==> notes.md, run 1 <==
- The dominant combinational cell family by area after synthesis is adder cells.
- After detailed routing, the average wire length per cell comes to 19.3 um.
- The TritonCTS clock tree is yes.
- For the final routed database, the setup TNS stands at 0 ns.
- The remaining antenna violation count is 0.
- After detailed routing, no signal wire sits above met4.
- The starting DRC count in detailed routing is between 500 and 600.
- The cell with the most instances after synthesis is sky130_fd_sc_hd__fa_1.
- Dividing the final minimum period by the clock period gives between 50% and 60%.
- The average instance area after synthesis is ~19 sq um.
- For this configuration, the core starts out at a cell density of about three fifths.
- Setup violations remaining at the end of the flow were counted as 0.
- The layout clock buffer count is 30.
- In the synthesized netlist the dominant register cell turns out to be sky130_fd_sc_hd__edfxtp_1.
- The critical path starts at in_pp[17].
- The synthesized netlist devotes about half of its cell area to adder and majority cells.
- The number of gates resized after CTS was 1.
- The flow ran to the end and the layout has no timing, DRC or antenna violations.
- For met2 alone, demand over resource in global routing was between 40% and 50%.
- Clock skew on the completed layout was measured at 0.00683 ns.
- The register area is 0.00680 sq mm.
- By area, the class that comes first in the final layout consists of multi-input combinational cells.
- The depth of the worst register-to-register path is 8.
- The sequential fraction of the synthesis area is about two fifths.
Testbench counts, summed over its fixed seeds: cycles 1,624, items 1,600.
From an optimization exercise on the open Yosys and OpenROAD flow, aimed at small area, a short achievable clock period and few clock cycles per item; shortcuts taken in it are not production practice.
Where RTL was checked, it was by simulation tests only, not by an equivalence proof against the original.
For runs 2 and 3, only the layout was checked, not whether the RTL still works.
No activity file was given, so power comes from the tool's default toggle rates.

--- flow/config.mk ---
export PLATFORM = sky130hd
export DESIGN_NAME = wm_block_blender
export DESIGN_NICKNAME = wm_block_blender
export VERILOG_FILES = /design/flow/design.v
export SDC_FILE = /design/flow/constraint.sdc
export NUM_CORES = 4
export LEC_CHECK = 0
export CAP_MARGIN = 20
export CORE_MARGIN = 2
export CORE_UTILIZATION = 40
export CTS_BUF_LIST = sky130_fd_sc_hd__clkbuf_8 sky130_fd_sc_hd__clkbuf_4
export SLEW_MARGIN = 20
--- flow/constraint.sdc ---
create_clock -name core_clock -period 13.0 [get_ports {clk}]
set_input_delay 2.6000 -clock core_clock [delete_from_list [all_inputs] [get_ports {clk}]]
set_output_delay 2.6000 -clock core_clock [all_outputs]
set_load 0.01 [all_outputs]
This is an optimization exercise on Yosys and OpenROAD, whose aim is small area, a short achievable clock period and few clock cycles, not a production implementation. RTL that was checked went through simulation tests only; none was proved equivalent to the original.

Setup of rev 12:
==> flow/design.v <==
package sad_pkg;
  localparam int PixelWidth = 8;
  localparam int SadWidth   = 17;   
  localparam int SumWidth   = 12;   
  localparam int SAddrWidth = 10;   
  localparam int RAddrWidth = 8;
  typedef logic [PixelWidth-1:0] pixel_t;
  typedef logic [SadWidth-1:0] sad_t;
  typedef logic [SumWidth-1:0] sum_t;
  typedef logic [SAddrWidth-1:0] saddr_t;
  typedef logic [RAddrWidth-1:0] raddr_t;
endpackage
`timescale 1ns/1ns
module sad_scan_decode #(
  parameter int SImgSize = 19,
  parameter int RImgSize = 4,
  parameter int Tail     = 4
) (
  input  logic   clk_i,
  input  logic   rst_ni,
  input  logic   start_i,
  input  logic   finish_i,
  output logic   busy_o,
  output sad_pkg::saddr_t smem_raddr_o,
  output sad_pkg::raddr_t ref_raddr_o,
  output logic   ref_load_o,    
  output logic   accept_o,      
  output logic   cand_vld_o,    
  output logic   cand_last_o    
);
  localparam int PixNum = SImgSize * SImgSize;
  localparam int RefNum = RImgSize * RImgSize;
  localparam int AddrW  = $clog2(PixNum);
  localparam int RefW   = $clog2(RefNum);
  localparam int PosW   = $clog2(SImgSize);
  logic             active;   
  logic             past;     
  logic [AddrW-1:0] addr;
  logic [RefW-1:0]  raddr;
  logic [PosW-1:0]  col;      
  logic [PosW-1:0]  row;
  logic             col_ge;   
  logic             row_ge;   
  logic             col_last;
  logic             row_last;
  logic             accept;
  logic             issue;    
  logic             addr_end;
  assign accept   = start_i && !busy_o;
  assign issue    = accept || active;
  assign col_last = col == PosW'(SImgSize - 1);
  assign row_last = row == PosW'(SImgSize - 1);
  assign addr_end = addr == AddrW'(PixNum - 1 + Tail);
  assign accept_o = accept && rst_ni;
  assign smem_raddr_o = sad_pkg::SAddrWidth'(addr);
  assign ref_raddr_o  = sad_pkg::RAddrWidth'(raddr);
  always_ff @(posedge clk_i) begin
    if (!rst_ni) begin
      busy_o      <= 1'b0;
      active      <= 1'b0;
      past        <= 1'b0;
      addr        <= '0;
      raddr       <= '0;
      col         <= '0;
      row         <= '0;
      col_ge      <= 1'b0;
      row_ge      <= 1'b0;
      ref_load_o  <= 1'b0;
      cand_vld_o  <= 1'b0;
      cand_last_o <= 1'b0;
    end else begin
      if (accept) begin
        busy_o <= 1'b1;
      end else if (finish_i) begin
        busy_o <= 1'b0;
      end
      ref_load_o  <= accept || (raddr != '0);
      cand_vld_o  <= issue && col_ge && row_ge && !past;
      cand_last_o <= issue && col_last && row_last;
      if (accept || (raddr != '0)) begin
        raddr <= raddr + 1'b1;
      end
      if (issue) begin
        if (addr_end) begin
          active <= 1'b0;
          past   <= 1'b0;
          addr   <= '0;
          col    <= '0;
          row    <= '0;
          col_ge <= 1'b0;
          row_ge <= 1'b0;
        end else begin
          active <= 1'b1;
          addr   <= addr + 1'b1;
          if (col_last && row_last) past <= 1'b1;
          if (col_last) begin
            col    <= '0;
            col_ge <= 1'b0;
            row    <= row + 1'b1;
            if (row == PosW'(RImgSize - 2)) row_ge <= 1'b1;
          end else begin
            col <= col + 1'b1;
            if (col == PosW'(RImgSize - 2)) col_ge <= 1'b1;
          end
        end
      end
    end
  end
endmodule
This design comes from an exercise in tuning for small area, a short achievable clock period and few clock cycles per item on the open sky130 flow, not from production work.
The RTL was checked by simulation tests, not by an equivalence proof against the original design.
Power and IR drop assume default switching activity.

==> module psg_seq, before the edit <==
module psg_seq (
    input  logic        i_clk,
    input  logic        i_rst_n,
    input  logic        i_valid,
    input  logic [63:0] i_item,
    input  logic [2:0]  i_deg,       
    input  logic [4:0]  i_n,
    input  logic        i_take,      
    output logic        o_full,
    output logic        o_ready,     
    output logic        o_done,
    output logic [4:0]  o_n,
    output logic [63:0] o_tab        
);
    logic        r_full;
    logic        r_ready;
    logic        r_done;
    logic        r_ph;               
    logic [2:0]  r_steps;
    logic [47:0] r_coefs;            
    logic [4:0]  r_n;
    logic [7:0]  r_d0;
    logic [7:1][7:0]  r_d;
    logic [7:1][11:0] r_v;
    logic [7:1][11:0] n_v;
    logic [7:1][7:0]  n_d;
    assign o_full  = r_full;
    assign o_ready = r_ready;
    assign o_done = r_done;
    assign o_n    = r_n;
    assign o_tab  = {r_d, r_d0};
    psg_mulj #(.J(1)) u_mul1 (.i_a(r_d[1]), .i_b(r_d0), .o_v(n_v[1]));
    generate
        for (genvar j = 2; j < 7; j++) begin : g_mul
            psg_mulj #(.J(j)) u_mul (.i_a(r_d[j]), .i_b(r_d[j-1]), .o_v(n_v[j]));
        end
        for (genvar j = 1; j < 8; j++) begin : g_fold
            psg_fold u_fold (.i_v(r_v[j]), .o_s(n_d[j]));
        end
    endgenerate
    psg_mulj #(.J(7)) u_mul7 (.i_a(8'd0), .i_b(r_d[6]), .o_v(n_v[7]));
    always_ff @(posedge i_clk) begin
        if (!i_rst_n) begin
            r_full  <= 1'b0;
            r_ready <= 1'b1;
            r_done  <= 1'b0;
        end else if (!r_full) begin
            r_full  <= i_valid;
            r_ready <= !i_valid;
            r_done  <= i_valid && (i_deg <= 3'd1);
        end else if (i_take) begin
            r_full  <= 1'b0;
            r_ready <= 1'b1;
            r_done  <= 1'b0;
        end else if (r_steps != 3'd0 && r_ph) begin
            r_done <= (r_steps == 3'd1);
        end
    end
    always_ff @(posedge i_clk) begin
        r_v <= n_v;
        if (!r_full) begin
            r_ph    <= 1'b0;
            r_steps <= (i_deg == 3'd0) ? 3'd0 : i_deg - 3'd1;
            r_coefs <= i_item[47:0];
            r_n     <= i_n;
            r_d0    <= (i_deg == 3'd0) ? i_item[63:56] : i_item[55:48];
            r_d[1]  <= (i_deg == 3'd0) ? 8'd0 : i_item[63:56];
            for (int j = 2; j < 8; j++) r_d[j] <= 8'd0;
        end else if (r_steps != 3'd0) begin
            r_ph <= !r_ph;
            if (r_ph) begin
                r_steps <= r_steps - 3'd1;
                r_coefs <= {r_coefs[39:0], 8'd0};
                r_d0    <= r_coefs[47:40];
                r_d     <= n_d;
            end
        end
    end
endmodule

--------------------

DIRECTIONS
What you give back should be exactly the lines of the data above from the line with "- By area, the" through the line with "- The sequential", both of those included, and nothing more.

SOLUTION TO THE EXERCISE
- By area, the class that comes first in the final layout consists of multi-input combinational cells.
- The depth of the worst register-to-register path is 8.
- The sequential fraction of the synthesis area is about two fifths.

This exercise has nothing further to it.